Ma un capitano francese, il quale governava una nave di settantaquattro,
ostinatissimamente se gli opponeva, e fatta con magnanima risoluzione
voltare a ritroso la vela di gaggia dell'albero maestro per tôrre a'
suoi ogni opinione, ch'ei si volesse ritirare, e però fargli nella pugna
più ostinati, ferocissimamente combatteva contro le tre più grosse navi
di Rodney. E tanta fu la virtù sua, che un uffiziale inglese, scrivendo
a' suoi, lo ebbe a chiamare _divino Francese_. Arrivarono in questo
mezzo di mano in mano le altre navi di Rodney, e già poco anch'erano
lontane quelle del dietroguardo condotte da Drake. Per la qual cosa il
conte di Grasse, il quale avendo buono in mano non voleva rimescolare,
fece tirar indietro i suoi, ed in tal modo fu posto fine ad un
combattimento, nel quale non saprei, se stato sia maggiore il valor, o
la perizia delle marinaresche cose, che e l'una parte, e l'altra
dimostrarono. Non seguitarono gl'Inglesi, sia perchè avevano il vento
meno favorevole, sia perchè le navi della vanguardia avevano grave danno
ricevuto, massime le due il Real Pino, ed il Montagù, ch'erano la testa.
Il che vedutosi dall'ammiraglio francese, ordinò incontanente alle navi
della conserva, le quali avevano afferrato alla Guadaluppa, salpassero
di nuovo, e gissero al viaggio loro.

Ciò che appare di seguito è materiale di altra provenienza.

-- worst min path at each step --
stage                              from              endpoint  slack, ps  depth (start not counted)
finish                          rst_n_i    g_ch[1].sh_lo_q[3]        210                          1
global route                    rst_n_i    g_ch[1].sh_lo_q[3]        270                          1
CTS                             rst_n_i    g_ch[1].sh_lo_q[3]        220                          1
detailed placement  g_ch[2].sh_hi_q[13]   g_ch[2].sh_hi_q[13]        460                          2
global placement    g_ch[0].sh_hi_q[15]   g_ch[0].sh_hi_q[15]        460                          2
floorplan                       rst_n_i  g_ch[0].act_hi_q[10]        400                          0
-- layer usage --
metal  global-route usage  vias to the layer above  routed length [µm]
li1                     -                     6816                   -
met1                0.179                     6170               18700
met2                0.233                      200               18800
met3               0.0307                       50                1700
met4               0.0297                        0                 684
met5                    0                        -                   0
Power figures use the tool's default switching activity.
[src/rtl/memory_stage_pkg.sv]
// ---------------------------------------------------------------------------
// memory_stage_pkg
// Shared types and constants for the memory-access pipeline stage.
//   state_t  : control FSM states (IDLE, REQ, RESP, DONE)
//   fault_t  : fault codes reported to writeback alongside the done strobe
//   DWORD_ALIGN_BITS : low address bits that must be zero for a doubleword
// ---------------------------------------------------------------------------
package memory_stage_pkg;

   typedef enum logic [1:0] {
      IDLE = 2'd0,
      REQ  = 2'd1,
      RESP = 2'd2,
      DONE = 2'd3
   } state_t;

   typedef enum logic [1:0] {
      FAULT_NONE    = 2'b00,
      FAULT_ALIGN   = 2'b01,
      FAULT_TIMEOUT = 2'b10,
      FAULT_ILLEGAL = 2'b11
   } fault_t;

   localparam int DWORD_ALIGN_BITS = 3;

endpackage

[src/rtl/memory_access_stage_timeout.sv]
// ---------------------------------------------------------------------------
// mem_timeout_counter
// Counts cycles spent waiting on the data memory and flags the last allowed
// cycle of the transaction.
//   clk, rst_n : clock, asynchronous active-low reset
//   clear      : restart the count at zero (transaction start)
//   enable     : advance the count this cycle (waiting in REQ or RESP)
//   expired    : count has reached TIMEOUT_CYCLES-1
// ---------------------------------------------------------------------------
module mem_timeout_counter
   import memory_stage_pkg::*;
#(
   parameter int TIMEOUT_CYCLES = 16,
   parameter int CNT_W          = $clog2(TIMEOUT_CYCLES) + 1
) (
   input  logic clk,
   input  logic rst_n,
   input  logic clear,
   input  logic enable,
   output logic expired
);

   localparam logic [CNT_W-1:0] LAST = CNT_W'(TIMEOUT_CYCLES - 1);

   logic [CNT_W-1:0] count_q, count_d;

   // The count saturates at LAST so it can never wrap back into range while
   // the FSM is leaving the wait states.
   always_comb begin
      count_d = count_q;
      if (clear) begin
         count_d = '0;
      end else if (enable && (count_q != LAST)) begin
         count_d = count_q + CNT_W'(1);
      end
   end

   always_ff @(posedge clk or negedge rst_n) begin
      if (!rst_n) begin
         count_q <= '0;
      end else begin
         count_q <= count_d;
      end
   end

   // Only meaningful while the FSM is in REQ/RESP; the FSM ignores it elsewhere.
   assign expired = (count_q == LAST);

endmodule

[src/rtl/memory_access_stage.sv]
// ---------------------------------------------------------------------------
// memory_access_stage
// Memory stage of the pipeline: performs one doubleword LDUR/STUR over a
// valid/ready data-memory port, resolves the branch select, and hands the
// results to writeback/fetch with a one-cycle done strobe.
//   Upstream : exValid/inReady handshake, ALUresult, writeData, PCbranch,
//              ALUzero, control_{MemRead,MemWrite,Branch,UncondBranch}
//   Results  : done, readData, aluPass, PCsrc, PCbranchOut, fault
//   Memory   : mem_req/mem_ready request handshake, mem_we, mem_addr,
//              mem_wdata; mem_rvalid/mem_rdata read response
// ---------------------------------------------------------------------------
module memory_access_stage
   import memory_stage_pkg::*;
#(
   parameter int DATA_W         = 64,
   parameter int TIMEOUT_CYCLES = 16,
   parameter int CNT_W          = $clog2(TIMEOUT_CYCLES) + 1
) (
   input  logic              clk,
   input  logic              rst_n,
   input  logic              exValid,
   output logic              inReady,
   input  logic [DATA_W-1:0] ALUresult,
   input  logic [DATA_W-1:0] writeData,
   input  logic [DATA_W-1:0] PCbranch,
   input  logic              ALUzero,
   input  logic              control_MemRead,
   input  logic              control_MemWrite,
   input  logic              control_Branch,
   input  logic              control_UncondBranch,
   output logic              done,
   output logic [DATA_W-1:0] readData,
   output logic [DATA_W-1:0] aluPass,
   output logic              PCsrc,
   output logic [DATA_W-1:0] PCbranchOut,
   output logic [1:0]        fault,
   output logic              mem_req,
   output logic              mem_we,
   output logic [DATA_W-1:0] mem_addr,
   output logic [DATA_W-1:0] mem_wdata,
   input  logic              mem_ready,
   input  logic              mem_rvalid,
   input  logic [DATA_W-1:0] mem_rdata
);

   state_t            state_q, state_d;
   fault_t            fault_q, fault_d;
   logic [DATA_W-1:0] addr_q, addr_d;
   logic [DATA_W-1:0] wdata_q, wdata_d;
   logic [DATA_W-1:0] pcbranch_q, pcbranch_d;
   logic [DATA_W-1:0] read_data_q, read_data_d;
   logic              we_q, we_d;
   logic              pcsrc_q, pcsrc_d;

   logic              tmo_clear;
   logic              tmo_enable;
   logic              tmo_expired;
   logic              is_mem_op;
   logic              misaligned;

   assign is_mem_op  = control_MemRead | control_MemWrite;
   assign misaligned = (ALUresult[DWORD_ALIGN_BITS-1:0] != '0);

   mem_timeout_counter #(
      .TIMEOUT_CYCLES (TIMEOUT_CYCLES),
      .CNT_W          (CNT_W)
   ) u_timeout (
      .clk     (clk),
      .rst_n   (rst_n),
      .clear   (tmo_clear),
      .enable  (tmo_enable),
      .expired (tmo_expired)
   );

   always_comb begin
      state_d     = state_q;
      fault_d     = fault_q;
      addr_d      = addr_q;
      wdata_d     = wdata_q;
      pcbranch_d  = pcbranch_q;
      read_data_d = read_data_q;
      we_d        = we_q;
      pcsrc_d     = pcsrc_q;
      tmo_clear   = 1'b0;
      tmo_enable  = 1'b0;

      case (state_q)
         IDLE: begin
            if (exValid) begin
               addr_d     = ALUresult;
               wdata_d    = writeData;
               pcbranch_d = PCbranch;
               we_d       = control_MemWrite;
               pcsrc_d    = control_UncondBranch | (control_Branch & ALUzero);
               // Classification order matters: an illegal read+write pair is
               // reported even when the address is also misaligned.
               if (control_MemRead && control_MemWrite) begin
                  fault_d = FAULT_ILLEGAL;
                  state_d = DONE;
               end else if (is_mem_op && misaligned) begin
                  fault_d = FAULT_ALIGN;
                  state_d = DONE;
               end else if (!is_mem_op) begin
                  fault_d = FAULT_NONE;
                  state_d = DONE;
               end else begin
                  fault_d   = FAULT_NONE;
                  state_d   = REQ;
                  tmo_clear = 1'b1;
               end
            end
         end

         REQ: begin
            tmo_enable = 1'b1;
            // A handshake in the expiry cycle still completes normally.
            if (mem_ready) begin
               state_d = we_q ? DONE : RESP;
            end else if (tmo_expired) begin
               fault_d     = FAULT_TIMEOUT;
               read_data_d = '0;
               state_d     = DONE;
            end
         end

         RESP: begin
            tmo_enable = 1'b1;
            if (mem_rvalid) begin
               read_data_d = mem_rdata;
               state_d     = DONE;
            end else if (tmo_expired) begin
               fault_d     = FAULT_TIMEOUT;
               read_data_d = '0;
               state_d     = DONE;
            end
         end

         DONE: begin
            state_d = IDLE;
         end

         default: begin
            state_d = IDLE;
         end
      endcase
   end

   always_ff @(posedge clk or negedge rst_n) begin
      if (!rst_n) begin
         state_q     <= IDLE;
         fault_q     <= FAULT_NONE;
         addr_q      <= '0;
         wdata_q     <= '0;
         pcbranch_q  <= '0;
         read_data_q <= '0;
         we_q        <= 1'b0;
         pcsrc_q     <= 1'b0;
      end else begin
         state_q     <= state_d;
         fault_q     <= fault_d;
         addr_q      <= addr_d;
         wdata_q     <= wdata_d;
         pcbranch_q  <= pcbranch_d;
         read_data_q <= read_data_d;
         we_q        <= we_d;
         pcsrc_q     <= pcsrc_d;
      end
   end

   // Handshake outputs decode straight from the state register so that an
   // asynchronous reset drops mem_req in the same instant.
   assign inReady     = (state_q == IDLE);
   assign done        = (state_q == DONE);
   assign mem_req     = (state_q == REQ);
   assign mem_we      = we_q;
   assign mem_addr    = addr_q;
   assign mem_wdata   = wdata_q;
   assign readData    = read_data_q;
   assign aluPass     = addr_q;
   assign PCsrc       = pcsrc_q;
   assign PCbranchOut = pcbranch_q;
   assign fault       = fault_q;

endmodule
[config.mk]
export PLATFORM = sky130hd
export DESIGN_NAME = memory_access_stage
export DESIGN_NICKNAME = d
export VERILOG_FILES = /design/src/rtl/memory_stage_pkg.sv /design/src/rtl/memory_access_stage_timeout.sv /design/src/rtl/memory_access_stage.sv
export SDC_FILE = /design/constraint.sdc
export NUM_CORES = 1
export LEC_CHECK = 0
export ABC_AREA = 1
export BUFFER_PORTS_ARGS = -buffer_cell sky130_fd_sc_hd__buf_2
export CAP_MARGIN = 40
export CORE_AREA = 10 10 225 227
export CTS_CLUSTER_SIZE = 14
export DETAILED_ROUTE_END_ITERATION = 8
export DIE_AREA = 0 0 235 237
export PLACE_DENSITY = 0.51
export SLEW_MARGIN = 30
export SYNTH_ARGS = -nofsm -noshare
export SYNTH_HDL_FRONTEND = slang
export SYNTH_SLANG_ARGS = --single-unit
[constraint.sdc]
create_clock -name clk -period 2 [get_ports clk]
set_input_delay 0.5 -clock clk [delete_from_list [all_inputs] [get_ports clk]]
set_output_delay 0.5 -clock clk [all_outputs]
set_load 0.02 [all_outputs]
==> impl_metrics.toml <==
[pwr]
switching_share = 0.443
internal_power_mw = 16.1
p_per_area_nw_per_um2 = 1870
ir_drop_mv = 0.846
power_frac_seq = 0.334
p_switching_mw = 12.8
power_frac_clock = 0.209
combPwrFrac = 0.458
leakage_nw = 9.08

[timing]
drv_slew = 0
slew-limit-headroom = 0.586
clock_skew_ps = 22.9
hold_viol_final = 0
setup_ws_ps = 57.4
fmax_mhz = 515
setup-violations-final = 0
post-route-min-period_ps = 1940
finalCritPeriodShare = 0.971
tightest_slew_ps = 621
rsz0062_at_grt = "no"
setup-tns-final_ps = 0

[floorplan]
die_w_um = 235
fp-row-count = 79
dieArea_um2 = 55700
core_um2 = 46200
ioPinCount = 593
die_h_um = 237
start_util = 0.234

[yosys]
ys_seq_area_frac = 0.618
synthMuxAreaShare = 0
synth_top_family_by_area = "simple AND/OR/NAND/NOR gates"
synth_fp_nets = 1530
synthCells = 1257
synth_largest_area_cell = "dfrtp_1"
synth_top_area_share = 0.618
synth-simple-area-share = 0.292
syn_avg_cell_area_um2 = 8.60
ys_ff_latch = 267
synth_fa_ha_area_frac = 0.00811
yosys_warnings = 0
synth_compound_area_frac = 0.00544
post_synth_num_cell_types = 18
synth_area_um2 = 10800
synthTopCellsByArea = "dfrtp_1, nand2_1, buf_4"
yosys.area_share.xor_xnor = 0.000811

[setup_path]
criticalPathCategory = "reg -> out"
r2r_start = "state_q[1]"
start_kind = "register"
crit_path_end_kind = "output pin"
cp_data_required_time_ps = 1500
rrSetupSlack_ps = 240
crit_fanout = 4
path_buf_inv = 2
cp_slowest_cell = "dfrtp_1"
cp_cell_sequence = "inv_2 -> ha_2 -> buf_4"
reg2regPathDepth = 8
worst_path_dominant_cell_family = "flip-flops"
cpPeakStageDelay_ps = 420
rr_endpoint = "readData[38]"
critPathArrivalTime_ps = 1440

[routing]
wl_per_cell_um = 16.8
routed_via_density = 4.01
drtIter0Drc = 419
vias = 9754
dr.pass1.iters = 4
routed_wl_mm = 40.8
drc = 0
ant_nets = 0

[global_routing]
grt-busiest-layer = "met2"
grt_util_met1 = 0.163
antenna_found_initial = 8
grt_util_all_layers = 0.139
grt_pass1_vias = 10400
met3_usage = 0.0431
overflow = 0
grt_max_degree = 114
grt_pass1_wl_mm = 62.3
use_met2 = 0.242

[cells_and_area]
fillers = 4891
fin_nets = 2073
syn_to_final_growth_pct = 42.7
final_common_cell = "nand2_1"
layout_common_cells = "nand2_1, buf_2, dfrtp_1"
drive_gt1_frac = 0.377

[placement]
place.gp.congestion = 0.867
portBuffers = 592
dp_hpwl_mm = 31.6
pre_cts_slack_ps = 260

[clocking]
root_buffer = "clkbuf_16"
clock_latency_ps = 560
clk_pin_slew_ps = 60
cts_tree = "built"
cts_buffers = 30
cts_sinks = 267
clock_path_buffers = 3
htreeDepth = 1

[hold_path]
holdPathStages = 3
worstHoldEndpoint = "mem_wdata[12]"
worstHoldStart = "writeData[12]"
hp-class = "in -> reg"

[status]
status = "finished, final reports clean"

[flow_run]
drv_cap = 0
==> Yosys cell counts <==
library cell / count
nor3_1: 1
ha_1: 7
a21oi_1: 4
inv_2: 3
inv_1: 18
o21bai_1: 1
nor2_1: 22
nand3_1: 6
nor2_4: 1
o21ai_4: 1
buf_2: 43
clkbuf_1: 11
nand2_1: 802
buf_4: 64
xor2_1: 1
nand2_2: 2
dfrtp_1: 267
o21ai_0: 3
==> through the flow <==
stage,cell area (µm²),cells,total power [mW],hold WS (ps),utilization
after detailed placement,14300,2372,23.1,454,0.309
after CTS,15400,2427,29.4,98.6,0.334
final,15400,2430,28.9,123,0.334
after floorplan,10800,1257,18.1,204,-
after global placement,14300,2372,22.9,448,0.309
after global routing,15400,2430,31.0,102,0.334
==> registers in the layout, summed over array words and instances (netlist names) <==
signal             count
PCsrc                  1
aluPass               64
PCbranchOut           64
readData              64
fault                  2
u_timeout.count_q      5
mem_wdata             64
state_q                2
mem_we                 1
==> worst min-delay path: cells and delay by family <==
| family | cells | cell delay [ps] |
|---|---|---|
| buffers and inverters | 1 | 70 |
| and+or+nand+nor | 2 | 80 |
==> cells by family (layout without fill, tap and decap cells) <==
family                     count (synthesis)  count (layout)
xor gates and xnor gates                   1               1
AOI/OAI and AO/OA                          9               9
adders and majority gates                  7               7
buffers and inverters                    139             704
other                                      0               1
and+or+nand+nor                          834             834
DFF                                      267             267
==> power groups by stage <==
stage / Clock, mW / Combinational, mW / Sequential (mW)
6_report: 6.03 / 13.2 / 9.64
5_1_grt: 6.47 / 14.5 / 9.99
4_1_cts: 6.21 / 13.5 / 9.66
3_5_place_dp: 0 / 13.4 / 9.67
3_3_place_gp: 0 / 13.3 / 9.60
2_1_floorplan: 0 / 5.49 / 12.6
==> routing by layer <==
layer | vias to the layer above | wire (µm)
met5 | - | 76
met4 | 12 | 824
met3 | 62 | 3120
met2 | 385 | 20200
met1 | 4501 | 16500
li1 | 4794 | -
==> worst max path at each step <==
stage	start	cells past startpoint	slack (ps)	endpoint
finish	state_q[1]	3	60	mem_req
floorplan	state_q[0]	7	420	PCbranchOut[46]
CTS	state_q[0]	3	10	inReady
detailed placement	state_q[0]	8	260	PCbranchOut[11]
global route	state_q[1]	3	8	mem_req
global placement	u_timeout.count_q[0]	8	310	readData[41]
==> timing repair <==
item | 4_1_cts | 5_1_grt
hold buffers | 1 | 0
endpoints found under the setup margin | 2 | 2
pin swaps | 0 | 1
setup buffers | 0 | 2
hold endpoints to repair | 40 | 0
gates resized for setup | 6 | 1
==> area by class of cell <==
class                           instances  area, µm²  area share
Antenna cell                            1       2.50    0.000162
Timing Repair Buffer                  629       3470       0.225
Clock buffer                           43        881      0.0571
Multi-Input combinational cell        851       3340       0.216
Clock inverter                         11        205      0.0133
Tap cell                              607        759      0.0493
Inverter                               21       83.8     0.00544
Sequential cell                       267       6680       0.433
Power figures use the tool's default switching activity.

La qual cosa essendo stata
diligentemente eseguita dal signor Langle, che le governava, arrivarono
esse, pochi giorni dopo, tutte felicemente a San Domingo. Alcune navi
francesi furono assai malconce. Fra le altre il Catone fu sì
danneggiato, che ne fu mandato per rassettarsi alla Guadaluppa. Queste
cose impedirono, che il conte di Grasse non potesse sì tosto, come
avrebbe voluto, rimontare al vento di quel gruppo d'isole, che chiamano
le Sante, siccome era il suo disegno, per recarsi poscia a sopravvento
della Desirada, e quindi difilarsi, passando a tramontana dell'isole, a
San Domingo. Gl'Inglesi, racconce le navi loro, di nuovo s'erano posti a
seguitare i Francesi. De Grasse sempre bordeggiava per riuscire a
sopravvento delle Sante, e già tanto aveva operato, che il dì undici,
superate le Sante, incominciava a spuntar a sopravvento della
Guadaluppa; e già aveva sì gran vantaggio preso dell'armata inglese, che
solo i gabbieri di questa, e ciò a gran fatica, potevano la francese
discoprire. Gl'Inglesi, i quali sapendo ottimamente, quanta posta vi
andasse, avevano con quella maggior celerità, che avevano potuto,
seguitato i Francesi, ora già erano pressochè totalmente disperati di
potergli raggiungere; e già i Capi ristrettisi tra di loro si
consigliavano, se non fosse miglior partito per lo servizio delle cose
loro il torsi giù dal seguitar l'inimico, e volger le prue a sottovento,
affine di arrivare, se possibil fosse, prima di lui nelle acque di San
Domingo. Mentre in questo fortunevole punto se ne stavano deliberando,
ed ansiosamente d'in sulle gagge velettando, incerti del destino, che
alla Giamaica soprastava, ed a chi dovesse dell'Inghilterra, o della
Francia la signoria delle Antille rimanere, ecco comparir di lungi, era
l'ora del mezzodì, due navi francesi, le quali non potendo pareggiare la
prestezza delle compagne, si erano lasciate, e si lasciavano
continuamente cadere a sottovento delle loro, e perciò più vicine
all'armata inglese. Erano queste il Zelante, il quale pare, che sia
stato destinato dai cieli ad essere in questi dì un fatale intoppo alla
fortuna francese, e la fregata l'Astrea, che il conte di Grasse gli
aveva mandato dietro, perchè lo rimorchiasse. Aveva poco prima questo
Zelante, non so se per imperizia di chi il guidava, o se per fortuito
caso dato di cozzo nella Città di Parigi, e ne ebbe rotti gli alberi
dello sprone e del trinchetto. Il quale accidente, rallentando il suo
abbrivo, l'aveva fatto rimanere indietro. Tosto si rinfrescavano nel
cuor degl'Inglesi le speranze di quella battaglia, che tanto agognavano.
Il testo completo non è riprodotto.